Transactional consistency¶
Because plone.pgcatalog writes catalog columns in the same PostgreSQL transaction that stores the ZODB object pickle (via zodb-pgjsonb’s state processor infrastructure), catalog data is always consistent with object data. No window exists where a content item has been modified but its catalog entry reflects the old state.
This is actually stronger than ZCatalog’s consistency model, where the catalog BTrees are separate persistent objects that can fail to commit independently of the content objects (though ZODB’s transaction semantics make this rare in practice).
Operational simplicity¶
pg_dumpcaptures everything. One backup command gets both ZODB objects and catalog data. No separate catalog export/import step is needed.Standard monitoring works.

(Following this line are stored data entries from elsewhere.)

Source: an optimization exercise on an open RTL-to-GDS flow (aim: small area and a short achievable clock period). Production flows keep margins and buffers that such runs may drop.
Function was checked by simulation only, so behaviour that the tests miss may differ from the original.
The flow treats the clock pin as an ideal source, which a real chip does not have.
Power figures rest on the tool's default switching activity, not on a simulated workload.

## flow/design.v (module list and top-level ports; edited modules follow where they fit)
// module rf_wsel_all: 13 lines
// module rf_core: 12 lines
// module rd_oai: 25 lines
// module rd_port: 20 lines
// module cmb_nor2: 7 lines
// module cmb_nand4: 9 lines
// module cmb_fin: 9 lines
// module rd_comb: 23 lines
// module operand_read: 136 lines
// module ks_node_n: 11 lines
// module ks_gnode_n: 8 lines
// module ks_node_p: 11 lines
// module ks_gnode_p: 8 lines
// module late_mux: 8 lines
// module late_lt: 10 lines
// module ks_carry: 1002 lines
// module alu_lane: 140 lines
// module write_back: 32 lines
// module kiwi_backend: 68 lines
module kiwi_backend (
	input  logic         clk,
	input  logic         rst_n_i,
	input  logic [75:0]  issue_i,
	output logic [149:0] retire_o
);
  // ...
==> flow/flow/run.sh <==
#!/bin/bash
# The standard layout (standard.sh), with two changes: the hook
# flow/pre_cts.tcl upsizes the port buffers and the registers that drive
# the output ports before clock tree synthesis, so that the timing repairs
# after CTS and global routing are not held up by the output paths; and up
# to 10 rounds of antenna repair after detailed routing (ORFS stops at 5).
# The full make output goes to flow_make.log here; ORFS keeps each step's
# log under orfs/logs.
set -euo pipefail
bash standard.sh PRE_CTS_TCL="$PWD/flow/pre_cts.tcl" MAX_REPAIR_ANTENNAS_ITER_DRT=10 finish > "$PWD/flow_make.log" 2>&1
==> flow/flow/pre_cts.tcl <==
# Upsize the buffers that buffer_ports put on the ports (it picks a slow delay
# buffer) and the registers that drive the output port buffers. Every port
# keeps its own buffer; the clock port has none and is left alone.
set own_db [ord::get_db]
set own_block [ord::get_db_block]
set own_buf [$own_db findMaster sky130_fd_sc_hd__buf_4]
set own_n 0
foreach bterm [$own_block getBTerms] {
  set net [$bterm getNet]
  if {$net == "NULL" || [$net getSigType] != "SIGNAL"} continue
  foreach it [$net getITerms] {
    set inst [$it getInst]
    set m [[$inst getMaster] getName]
    if {![string match "sky130_fd_sc_hd__clkdlybuf4s*" $m] && ![string match "sky130_fd_sc_hd__buf_*" $m]} continue
    $inst swapMaster $own_buf
    incr own_n
    if {[$bterm getIoType] != "OUTPUT"} continue
    # the register behind an output port buffer
    foreach it2 [$inst getITerms] {
      if {![$it2 isInputSignal]} continue
      set n2 [$it2 getNet]
      if {$n2 == "NULL"} continue
      foreach it3 [$n2 getITerms] {
        if {![$it3 isOutputSignal]} continue
        set d [$it3 getInst]
        set dm [[$d getMaster] getName]
        if {[regexp {^(sky130_fd_sc_hd__df[a-z]+)_[12]$} $dm -> base]} {
          $d swapMaster [$own_db findMaster ${base}_4]
          incr own_n
        }
      }
    }
  }
}
puts "pre_cts: resized $own_n port buffers and output registers"
==> flow/standard.sh <==
#!/bin/bash
# synth_recipe.tcl (not shown) runs the flow's synth.tcl, then flattens the netlist and writes it again
# the make line also repeats each setting of config.mk as NAME=value (left out here)
make -C /OpenROAD-flow-scripts/flow DESIGN_CONFIG=/design/flow/config.mk WORK_HOME=/design/flow/orfs CLKGATE_MAP_FILE= SYNTH_SCRIPT=/design/flow/synth_recipe.tcl "${@:-finish}"
==> flow/config.mk <==
export PLATFORM = sky130hd
export DESIGN_NAME = kiwi_backend
export DESIGN_NICKNAME = kiwi_backend
export VERILOG_FILES = /design/flow/design.v
export SDC_FILE = /design/flow/constraint.sdc
export NUM_CORES = 8
export LEC_CHECK = 0
export CAP_MARGIN = 30
export CELL_PAD_IN_SITES_DETAIL_PLACEMENT = 2
export CORE_MARGIN = 2
export CORE_UTILIZATION = 22
export PLACE_DENSITY = 0.32
export SETUP_SLACK_MARGIN = 2.5
export SLEW_MARGIN = 40
export SYNTH_HIERARCHICAL = 1
export TNS_END_PERCENT = 30
==> flow/constraint.sdc <==
create_clock -name core_clock -period 6.0 [get_ports {clk}]
set_input_delay 1.2000 -clock core_clock [delete_from_list [all_inputs] [get_ports {clk}]]
set_output_delay 1.2000 -clock core_clock [all_outputs]
set_load 0.01 [all_outputs]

pg_stat_user_tables,pg_stat_user_indexes, andpg_stat_statementsprovide visibility into catalog query performance without Plone-specific tooling.REINDEXandANALYZEare standard operations. PostgreSQL index maintenance uses the same tools and procedures as any other PostgreSQL application.
Trade-offs¶
Network round-trip overhead¶
ZCatalog’s BTrees live in-process memory (the ZODB cache). A BTree lookup is a pointer dereference – effectively free once the node is cached. A PostgreSQL query requires a network round-trip (or at minimum a local socket call), even for the simplest lookup.

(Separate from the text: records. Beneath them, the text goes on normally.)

This is an optimization exercise on Yosys and OpenROAD, whose aim is small area, not a production implementation.
Function was checked by simulation only, so behaviour that the tests miss may differ from the original.
Power figures rest on the tool's default switching activity, not on a simulated workload.

== v28 ==
// mips_reg_file
module mips_reg_file
#(
    parameter int DATA_W    = mips_pkg::REG_DATA_W,
    parameter int ADDR_W    = mips_pkg::REG_ADDR_W
) (
    input  logic              clk,
    input  logic              rst_n,
    input  logic              regWrite,
    input  logic [ADDR_W-1:0] writeReg,
    input  logic [DATA_W-1:0] writeData,
    input  logic [ADDR_W-1:0] readReg1,
    input  logic [ADDR_W-1:0] readReg2,
    output logic [DATA_W-1:0] readData1,
    output logic [DATA_W-1:0] readData2,
    input  logic [ADDR_W-1:0] dbgAddr,
    output logic [DATA_W-1:0] dbgData,
    output logic [15:0]       writeCount
);
For scale: about 170 I/O pins.
==> flow/config.mk <==
export PLATFORM = sky130hd
export DESIGN_NAME = mips_reg_file
export DESIGN_NICKNAME = mips_reg_file
export VERILOG_FILES = /design/flow/design.v
export SDC_FILE = /design/flow/constraint.sdc
export NUM_CORES = 4
export LEC_CHECK = 0
export CAP_MARGIN = 10
export CELL_PAD_IN_SITES_DETAIL_PLACEMENT = 1
export CORE_MARGIN = 2
export CORE_UTILIZATION = 40
export CTS_BUF_LIST = sky130_fd_sc_hd__clkbuf_8
export CTS_CLUSTER_DIAMETER = 90
export CTS_CLUSTER_SIZE = 14
export PLACE_DENSITY = 0.55
export SETUP_SLACK_MARGIN = 0.2
export SLEW_MARGIN = 10
export SYNTH_HIERARCHICAL = 1
export SYNTH_MINIMUM_KEEP_SIZE = 0
==> flow/constraint.sdc <==
create_clock -name core_clock -period 6.0 [get_ports {clk}]
set_input_delay 1.2000 -clock core_clock [delete_from_list [all_inputs] [get_ports {clk}]]
set_output_delay 1.2000 -clock core_clock [all_outputs]
set_load 0.01 [all_outputs]
standard.sh (not shown) runs the stock make flow with config.mk's settings and CLKGATE_MAP_FILE= SYNTH_SCRIPT=/design/flow/synth_recipe.tcl, a recipe that flattens the netlist after the stock synthesis.
==> flow/flow/run.sh <==
#!/bin/bash
# The standard layout (standard.sh), with the ports buffered by buf_2 cells
# instead of the flow's default delay buffers. ORFS writes each step's log
# under orfs/logs; standard.sh's own output goes to standard.log.
set -euo pipefail
export BUFFER_PORTS_ARGS="-buffer_cell sky130_fd_sc_hd__buf_2"
bash standard.sh > standard.log 2>&1
Input-level comparison between v31 and v28:
Settings: a change of PLACE_DENSITY from 0.55 to 0.58.
### Flow results
On cell internal power dissipation, v28 tracks v31 almost exactly. On combined buffer and inverter count along the critical path, the lower figure sits with v31, not v28. There was hardly any difference in final instance area between v31 and v28. On largest stage delay on the critical path, the higher figure sits with v31, not v28. The overall routed net length reported for v31 is greater than that of v28 by 1.9%. Delta (v31 minus v28): power density of the placed cells rose about 0.34%, power rose 0.31%, pre-CTS setup slack went up by 0.010 ns, final setup skew higher.
Changes in v3 relative to v31:
Settings: swapping 14 for 12 in CTS_CLUSTER_SIZE; swapping 90 for 80 in CTS_CLUSTER_DIAMETER.
## What came out
v3 reports its critical path endpoint as readData1[2] while v31 reports readData1[27]. v31 → v3: total routing resource utilization after global routing shows no meaningful change, worst hold-check slack shows no meaningful change, relative max-transition margin shows an increase of 1.1 points, post-route clock skew shows a reduction of 0.038 ns.
This is an optimization exercise on Yosys and OpenROAD, whose aim is small area, a short achievable clock period and few clock cycles, not a production implementation.
The RTL of this run was laid out without a check of its function.

===== flow/run.sh =====
#!/bin/bash
# synth_recipe.tcl (not shown) runs the flow's synth.tcl, then flattens the netlist and writes it again
# the make line also repeats each setting of config.mk as NAME=value (left out here)
make -C /OpenROAD-flow-scripts/flow DESIGN_CONFIG=/design/flow/config.mk WORK_HOME=/design/flow/orfs CLKGATE_MAP_FILE= SYNTH_SCRIPT=/design/flow/synth_recipe.tcl finish

===== flow/constraint.sdc =====
create_clock -name core_clock -period 10.0 [get_ports {clock}]
set_input_delay 2.0000 -clock core_clock [delete_from_list [all_inputs] [get_ports {clock}]]
set_output_delay 2.0000 -clock core_clock [all_outputs]
set_load 0.01 [all_outputs]

===== flow/config.mk =====
export PLATFORM = sky130hd
export DESIGN_NAME = ambient_light_backlight_controller
export DESIGN_NICKNAME = ambient_light_backlight_controller
export VERILOG_FILES = /design/flow/design.v
export SDC_FILE = /design/flow/constraint.sdc
export NUM_CORES = 4
export LEC_CHECK = 0
export CAP_MARGIN = 20
export CORE_MARGIN = 2
export CORE_UTILIZATION = 40
export SLEW_MARGIN = 20
What follows belongs to an exercise in optimizing a design on an open flow for small area, a short achievable clock period and few clock cycles per item; a production flow would make more cautious choices.
Function was checked by simulation only, so behaviour that the tests miss may differ from the original.
Power figures rest on the tool's default switching activity, not on a simulated workload.

## sorted_stream_merge_core
module sorted_stream_merge_core (
  input  logic        clk,
  input  logic        rst,
  input  logic        push_valid,
  output logic        push_ready,
  input  logic [33:0] push_data,
  output logic        merge_valid,
  input  logic        merge_ready,
  output logic [34:0] merge_data
);
  localparam int DEPTH = ssm_pkg::QUEUE_DEPTH;
  localparam int PTR_W = ssm_pkg::PTR_W;
  localparam int CNT_W = ssm_pkg::CNT_W;
  localparam int VW    = ssm_pkg::VALUE_W;
  localparam int NIN   = 3;    
  logic          q_v    [NIN];
  logic          q_list [NIN];
  logic [VW-1:0] q_val  [NIN];
  logic          q_end  [NIN];
  logic          p_valid, p_list, p_end;
  logic [VW-1:0] p_val;
  logic          s_valid, s_list, s_end;
  logic [VW-1:0] s_val;
  assign {p_valid, p_list, p_val, p_end} = {q_v[0], q_list[0], q_val[0], q_end[0]};
  assign {s_valid, s_list, s_val, s_end} = {q_v[1], q_list[1], q_val[1], q_end[1]};
  logic          r_valid;
  logic [34:0]   r_data;
  localparam int NSLOT = DEPTH - 1;
  logic [VW-1:0]    mem [NSLOT];
  logic [VW-1:0]    head;       
  logic [NSLOT-1:0] rn, wr;     
  logic [CNT_W-1:0] cnt;        
  logic [CNT_W-1:0] tot;        
  logic [CNT_W-1:0] owed;       
  logic             owed_src;
  logic             owed_last;
  logic             own;
  logic             end_a, end_b;
  assign push_ready  = !q_v[NIN-1];
  assign merge_valid = r_valid;
  assign merge_data  = r_data;
  function automatic logic [1:0] cmp2(input logic [VW-1:0] x, input logic [VW-1:0] y);
    logic [VW-1:0] lt, gt;
    integer l, i;
    lt = ~x & y;
    gt = x & ~y;
    lt[VW-1] = x[VW-1] & ~y[VW-1];
    gt[VW-1] = ~x[VW-1] & y[VW-1];
    for (l = 0; l < 5; l = l + 1) begin
      for (i = 0; i < VW / 2; i = i + 1) begin
        if (i < ((VW / 2) >> l)) begin
          lt[i] = lt[2*i+1] | (~gt[2*i+1] & lt[2*i]);
          gt[i] = gt[2*i+1] | (~lt[2*i+1] & gt[2*i]);
        end
      end
    end
    cmp2 = {lt[0], ~lt[0] & ~gt[0]};
  endfunction
  logic rfree, have, full, space, busy, end_own, end_p, end_np, head_wins;
  ...
clock: 8.0 ns
lec_check: 0
cap_margin: 20
core_margin: 2
core_utilization: 40
cts_buf_list: sky130_fd_sc_hd__clkbuf_8
cts_cluster_diameter: 60
cts_cluster_size: 20
place_density: 0.6
setup_slack_margin: 5.0
slew_margin: 20
tns_end_percent: 10
run.sh (not shown) runs the stock make flow with config.mk's settings and CLKGATE_MAP_FILE= SYNTH_SCRIPT=/design/flow/synth_recipe.tcl, a recipe that flattens the netlist after the stock synthesis.
Testbench counts at the start, summed over its fixed seeds: cycles 5,128, items 4,231.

For single-object lookups like getrid(path) or getpath(zoid), this overhead is
measurable: roughly 0.5-1ms per call versus nanoseconds for a cached BTree.
For
search queries that touch many rows, the overhead is amortized and the query planner’s
advantages dominate.
Additional infrastructure dependency¶
ZCatalog requires nothing beyond ZODB itself – a FileStorage or RelStorage backend is sufficient. plone.pgcatalog requires zodb-pgjsonb as the ZODB storage backend, which means PostgreSQL is a hard dependency. Sites that use FileStorage or a non-PostgreSQL RelStorage backend cannot use plone.pgcatalog.
For sites already running on PostgreSQL (which is the recommended RelStorage backend for production Plone), this is not an additional dependency – it is leveraging infrastructure that already exists.
Small sites may not benefit¶
A Plone site with a few hundred to a few thousand objects is unlikely to experience ZCatalog’s scaling problems. The BTree nodes fit comfortably in the ZODB cache, Python-level set intersections are fast on small sets, and the operational simplicity of having one fewer infrastructure component may outweigh the performance gains.
The crossover point depends on the site’s content volume, query complexity, and traffic patterns, but as a rough guideline: sites with fewer than 5,000 objects and modest query loads may not see a meaningful improvement.
Requires zodb-pgjsonb¶
plone.pgcatalog’s write path depends on zodb-pgjsonb’s state processor
infrastructure to write catalog columns atomically alongside object pickles.
This is
not a generic PostgreSQL integration – it is specifically designed for zodb-pgjsonb’s
object_state table layout and transaction lifecycle hooks.
This coupling is intentional: it is what enables the single-transaction atomicity guarantee. But it means plone.pgcatalog cannot be used with other ZODB storage backends, even if they happen to use PostgreSQL (for example, a hypothetical alternative PostgreSQL storage).